In December 2020, then-President-elect Joe Biden was very concerned about what outgoing President Donald Trump would do in his final days in office. Specifically, as he told CNN’s Jake Tapper at the time, Biden was worried that Trump would use the pardoning power to insulate himself, his family, and his associates from any comeuppance for […]

In December 2020, then-President-elect Joe Biden was very concerned about what outgoing President Donald Trump would do in his final days in office.

Specifically, as he told CNN’s Jake Tapper at the time, Biden was worried that Trump would use the pardoning power to insulate himself, his family, and his associates from any comeuppance for the misdeeds he believed they committed in the previous four years. Such an abuse of the pardoning power, Biden said, would be worrying because of the “kind of precedent it sets and how the rest of the world looks [at] us as a nation of laws and justice.” He went on to say that his Justice Department will “operate independently on those issues.”


As it turns out, Trump never issued a self-pardon. Nor did he pardon any of his children.
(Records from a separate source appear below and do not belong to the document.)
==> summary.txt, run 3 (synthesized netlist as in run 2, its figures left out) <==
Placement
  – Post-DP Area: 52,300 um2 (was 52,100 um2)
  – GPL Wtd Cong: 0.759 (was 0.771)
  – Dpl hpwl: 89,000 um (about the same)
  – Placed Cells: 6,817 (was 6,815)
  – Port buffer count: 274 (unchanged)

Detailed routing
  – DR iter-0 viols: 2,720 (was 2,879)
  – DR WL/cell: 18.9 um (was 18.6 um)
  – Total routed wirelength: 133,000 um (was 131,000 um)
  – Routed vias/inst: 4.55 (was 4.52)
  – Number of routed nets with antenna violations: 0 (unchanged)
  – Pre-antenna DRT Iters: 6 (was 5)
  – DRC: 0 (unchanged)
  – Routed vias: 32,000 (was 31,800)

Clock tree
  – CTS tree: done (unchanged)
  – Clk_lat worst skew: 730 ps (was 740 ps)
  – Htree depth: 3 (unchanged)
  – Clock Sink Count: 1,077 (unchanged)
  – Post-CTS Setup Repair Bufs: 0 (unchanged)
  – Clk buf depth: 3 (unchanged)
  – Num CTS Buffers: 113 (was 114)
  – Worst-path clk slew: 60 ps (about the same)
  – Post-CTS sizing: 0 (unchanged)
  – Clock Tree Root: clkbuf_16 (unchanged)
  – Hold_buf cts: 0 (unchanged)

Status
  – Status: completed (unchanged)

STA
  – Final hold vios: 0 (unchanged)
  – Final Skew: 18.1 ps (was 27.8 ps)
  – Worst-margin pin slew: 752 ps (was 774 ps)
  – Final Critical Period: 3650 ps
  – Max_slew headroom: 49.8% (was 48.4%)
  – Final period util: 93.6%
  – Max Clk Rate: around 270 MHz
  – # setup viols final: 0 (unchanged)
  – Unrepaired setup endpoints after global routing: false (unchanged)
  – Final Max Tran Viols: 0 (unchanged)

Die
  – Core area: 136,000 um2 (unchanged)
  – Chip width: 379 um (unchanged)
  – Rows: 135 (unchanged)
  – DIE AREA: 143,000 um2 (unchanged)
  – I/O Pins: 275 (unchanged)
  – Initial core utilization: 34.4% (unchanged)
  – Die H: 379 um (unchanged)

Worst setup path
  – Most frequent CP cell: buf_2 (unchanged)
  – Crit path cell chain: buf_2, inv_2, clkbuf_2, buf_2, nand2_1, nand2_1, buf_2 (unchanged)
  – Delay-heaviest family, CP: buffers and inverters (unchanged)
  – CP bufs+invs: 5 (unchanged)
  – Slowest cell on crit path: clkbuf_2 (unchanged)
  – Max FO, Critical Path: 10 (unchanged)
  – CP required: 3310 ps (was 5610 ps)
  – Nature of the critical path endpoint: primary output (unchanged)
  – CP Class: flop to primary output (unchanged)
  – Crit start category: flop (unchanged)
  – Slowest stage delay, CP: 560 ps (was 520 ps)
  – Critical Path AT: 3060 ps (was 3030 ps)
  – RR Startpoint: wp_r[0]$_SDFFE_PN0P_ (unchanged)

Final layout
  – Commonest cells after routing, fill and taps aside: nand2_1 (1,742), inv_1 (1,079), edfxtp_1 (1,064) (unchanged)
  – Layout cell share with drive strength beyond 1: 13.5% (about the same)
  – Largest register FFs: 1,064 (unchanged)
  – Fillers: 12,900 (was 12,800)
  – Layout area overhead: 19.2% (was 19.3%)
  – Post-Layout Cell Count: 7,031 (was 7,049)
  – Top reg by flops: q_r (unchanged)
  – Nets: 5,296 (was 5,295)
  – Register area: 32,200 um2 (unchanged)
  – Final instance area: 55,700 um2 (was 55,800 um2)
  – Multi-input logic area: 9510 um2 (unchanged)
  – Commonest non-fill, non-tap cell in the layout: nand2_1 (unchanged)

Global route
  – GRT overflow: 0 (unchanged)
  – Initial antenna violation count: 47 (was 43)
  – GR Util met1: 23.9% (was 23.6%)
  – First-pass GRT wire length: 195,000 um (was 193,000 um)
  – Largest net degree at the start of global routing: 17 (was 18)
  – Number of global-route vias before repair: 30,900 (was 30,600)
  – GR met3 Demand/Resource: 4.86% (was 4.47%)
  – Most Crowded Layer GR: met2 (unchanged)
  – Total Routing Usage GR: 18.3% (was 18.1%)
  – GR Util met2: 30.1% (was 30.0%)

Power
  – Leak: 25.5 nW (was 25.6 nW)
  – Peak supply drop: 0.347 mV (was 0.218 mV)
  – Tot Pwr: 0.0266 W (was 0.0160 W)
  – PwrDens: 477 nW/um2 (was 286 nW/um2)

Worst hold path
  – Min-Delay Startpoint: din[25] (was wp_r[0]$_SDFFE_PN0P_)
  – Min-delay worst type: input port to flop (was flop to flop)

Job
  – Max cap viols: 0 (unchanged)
### src/iac_pkg.sv
// ----------------------------------------------------------------------------
// iac_pkg
// beat types and codes of the ipv4 address classifier
// ----------------------------------------------------------------------------
package iac_pkg;

  localparam logic OP_WRITE    = 1'b0;
  localparam logic OP_CLASSIFY = 1'b1;

  localparam logic [2:0] FLD_VALID      = 3'd0;
  localparam logic [2:0] FLD_IFACE      = 3'd1;
  localparam logic [2:0] FLD_NET        = 3'd2;
  localparam logic [2:0] FLD_NETMASK    = 3'd3;
  localparam logic [2:0] FLD_SUBNET     = 3'd4;
  localparam logic [2:0] FLD_SUBNETMASK = 3'd5;
  localparam logic [2:0] FLD_BCAST      = 3'd6;
  localparam logic [2:0] FLD_NETBCAST   = 3'd7;

  localparam logic [7:0] LOOPBACK_NET = 8'h7f;

  typedef struct packed {
    logic        opcode;
    logic [2:0]  entry_index;
    logic [2:0]  field_select;
    logic [31:0] write_value;
    logic [31:0] address;
    logic [2:0]  iface_id;
    logic        iface_can_broadcast;
  } in_t;

  typedef struct packed {
    logic [31:0] net_number;
    logic        is_local;
    logic        can_forward;
    logic        is_broadcast;
  } out_t;

endpackage
$ cat src/sv/pvd_pkg.sv
`timescale 1ns / 1ps
// shared widths, register index codes, stage counts and the power-of-two table
// builder for the particle velocity drag block; no dependencies
package pvd_pkg;

  localparam int unsigned DRAG_W     = 23;
  localparam int unsigned TSTEP_W    = 25;
  localparam int unsigned SIZE_W     = 16;
  localparam int unsigned VEL_W      = 32;
  localparam int unsigned FACT_W     = 17;
  localparam int unsigned X24_W      = 29;
  localparam int unsigned TBL_W      = 31;
  localparam int unsigned CFG_IDX_W  = 2;
  localparam int unsigned CFG_DATA_W = 25;

  // pipeline depth of each unit
  localparam int unsigned EXPO_STAGES   = 3;
  localparam int unsigned FACTOR_STAGES = 5;
  localparam int unsigned SCALE_STAGES  = 1;

  // register index codes
  localparam logic [CFG_IDX_W-1:0] CFG_DRAG    = 2'd0;
  localparam logic [CFG_IDX_W-1:0] CFG_TSTEP   = 2'd1;
  localparam logic [CFG_IDX_W-1:0] CFG_SIZEREL = 2'd2;

  localparam logic [DRAG_W-1:0]  DRAG_RESET = 23'd65536;
  localparam logic [DRAG_W-1:0]  DRAG_MAX   = 23'd6553600;
  localparam logic [SIZE_W-1:0]  SIZE_UNIT  = 16'd256;
  localparam logic [30:0]        LOG2E_Q30  = 31'd1549082005;

  typedef struct packed {
    logic             over;
    logic [X24_W-1:0] x24;
  } expo_t;

  // floor square root, elaboration time only
  function automatic logic [63:0] isqrt64(input logic [63:0] v);
    logic [63:0] rem;
    logic [63:0] res;
    logic [63:0] bitv;
    rem  = v;
    res  = '0;
    bitv = 64'd1 << 62;
    for (int i = 0; i < 32; i++) begin
      if (rem >= res + bitv) begin
        rem = rem - (res + bitv);
        res = (res >> 1) + bitv;
      end else begin
        res = res >> 1;
      end
      bitv = bitv >> 2;
    end
    return res;
  endfunction

  // 2^(-k/2^bits) in Q.30, built from repeated square roots of one half
  function automatic logic [63:0] pow_entry(input int unsigned bits, input int unsigned k);
    logic [63:0] roots [13];
    logic [63:0] val;
    roots[0] = 64'd1 << 29;
    for (int i = 1; i < 13; i++) begin
      roots[i] = (i <= bits) ? isqrt64(roots[i-1] << 30) : 64'd0;
    end
    val = 64'd1 << 30;
    for (int j = 0; j < 12; j++) begin
      if ((j < bits) && k[j]) begin
        val = (val * roots[bits-j] + (64'd1 << 29)) >> 30;
      end
    end
    if (k == (32'd1 << bits)) begin
      val = 64'd1 << 29;
    end
    return val;
  endfunction

endpackage
--- src/sv/pvd_pkg.sv ---
`timescale 1ns / 1ps
// shared widths, register index codes, stage counts and the power-of-two table
// builder for the particle velocity drag block; no dependencies
package pvd_pkg;

  localparam int unsigned DRAG_W     = 23;
  localparam int unsigned TSTEP_W    = 25;
  localparam int unsigned SIZE_W     = 16;
  localparam int unsigned VEL_W      = 32;
  localparam int unsigned FACT_W     = 17;
  localparam int unsigned X24_W      = 29;
  localparam int unsigned TBL_W      = 31;
  localparam int unsigned CFG_IDX_W  = 2;
  localparam int unsigned CFG_DATA_W = 25;

  // pipeline depth of each unit
  localparam int unsigned EXPO_STAGES   = 3;
  localparam int unsigned FACTOR_STAGES = 5;
  localparam int unsigned SCALE_STAGES  = 1;

  // register index codes
  localparam logic [CFG_IDX_W-1:0] CFG_DRAG    = 2'd0;
  localparam logic [CFG_IDX_W-1:0] CFG_TSTEP   = 2'd1;
  localparam logic [CFG_IDX_W-1:0] CFG_SIZEREL = 2'd2;

  localparam logic [DRAG_W-1:0]  DRAG_RESET = 23'd65536;
  localparam logic [DRAG_W-1:0]  DRAG_MAX   = 23'd6553600;
  localparam logic [SIZE_W-1:0]  SIZE_UNIT  = 16'd256;
  localparam logic [30:0]        LOG2E_Q30  = 31'd1549082005;

  typedef struct packed {
    logic             over;
    logic [X24_W-1:0] x24;
  } expo_t;

  // floor square root, elaboration time only
  function automatic logic [63:0] isqrt64(input logic [63:0] v);
    logic [63:0] rem;
    logic [63:0] res;
    logic [63:0] bitv;
    rem  = v;
    res  = '0;
    bitv = 64'd1 << 62;
    for (int i = 0; i < 32; i++) begin
      if (rem >= res + bitv) begin
        rem = rem - (res + bitv);
        res = (res >> 1) + bitv;
      end else begin
        res = res >> 1;
      end
      bitv = bitv >> 2;
    end
    return res;
  endfunction

  // 2^(-k/2^bits) in Q.30, built from repeated square roots of one half
  function automatic logic [63:0] pow_entry(input int unsigned bits, input int unsigned k);
    logic [63:0] roots [13];
    logic [63:0] val;
    roots[0] = 64'd1 << 29;
    for (int i = 1; i < 13; i++) begin
      roots[i] = (i <= bits) ? isqrt64(roots[i-1] << 30) : 64'd0;
    end
    val = 64'd1 << 30;
    for (int j = 0; j < 12; j++) begin
      if ((j < bits) && k[j]) begin
        val = (val * roots[bits-j] + (64'd1 << 29)) >> 30;
      end
    end
    if (k == (32'd1 << bits)) begin
      val = 64'd1 << 29;
    end
    return val;
  endfunction

endpackage

--- src/sv/pvd_scale.sv ---
`timescale 1ns / 1ps
// one velocity lane: magnitude times factor, rounded to nearest, sign
// restored; uses pvd_pkg
module pvd_scale (
  input  logic                        clk_i,
  input  logic                        en_i,
  input  logic [pvd_pkg::VEL_W-1:0]   mag_i,
  input  logic                        neg_i,
  input  logic [pvd_pkg::FACT_W-1:0]  factor_i,
  output logic [pvd_pkg::VEL_W-1:0]   res_o
);

  logic [48:0] prod_q, sum;
  logic        neg_q;
  logic [31:0] mag_r;

  always_ff @(posedge clk_i) begin
    if (en_i) begin
      prod_q <= 49'(mag_i) * 49'(factor_i);
      neg_q  <= neg_i;
    end
  end

  always_comb begin
    sum   = prod_q + 49'd32768;
    mag_r = sum[47:16];
    res_o = neg_q ? (32'd0 - mag_r) : mag_r;
  end

endmodule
A few Trump cronies did receive clemency in those final days — Stephen Bannon, Roger Stone, and Paul Manafort were some of the most notable names — but there was not the vast pardon palooza that Biden had predicted.

Or, at least, there wasn’t until this year, when Biden did nearly everything he prophesied that Trump would do, with the only exception being a pardon of himself. Hunter Biden got a pardon, as did Joe Biden’s brothers, sister, and several other presidential relatives. Mark Milley got a pardon. Anthony Fauci got a pardon. And many more. Even more surprising was that these were all blanket pardons, not even specifying any particular crime or accusation that would now be wiped away. 

(Illustration by Thomas Fluharty / for the Washington Examiner)

That is not completely unprecedented — Gerald Ford’s pardon of Richard Nixon was similarly sweeping — but the sheer number and breadth of the pardons force the average American to wonder whether there are separate standards of justice: one for Biden’s friends and family and another for the rest of us.

None of this was unconstitutional or illegal. But the breadth and depth of these pardons push hard against the norms surrounding the essentially unlimited power presidents possess to let anyone avoid punishment for violating federal laws. And it is a shocking reversal from a president who indignantly promised on multiple occasions that he would not do this very thing.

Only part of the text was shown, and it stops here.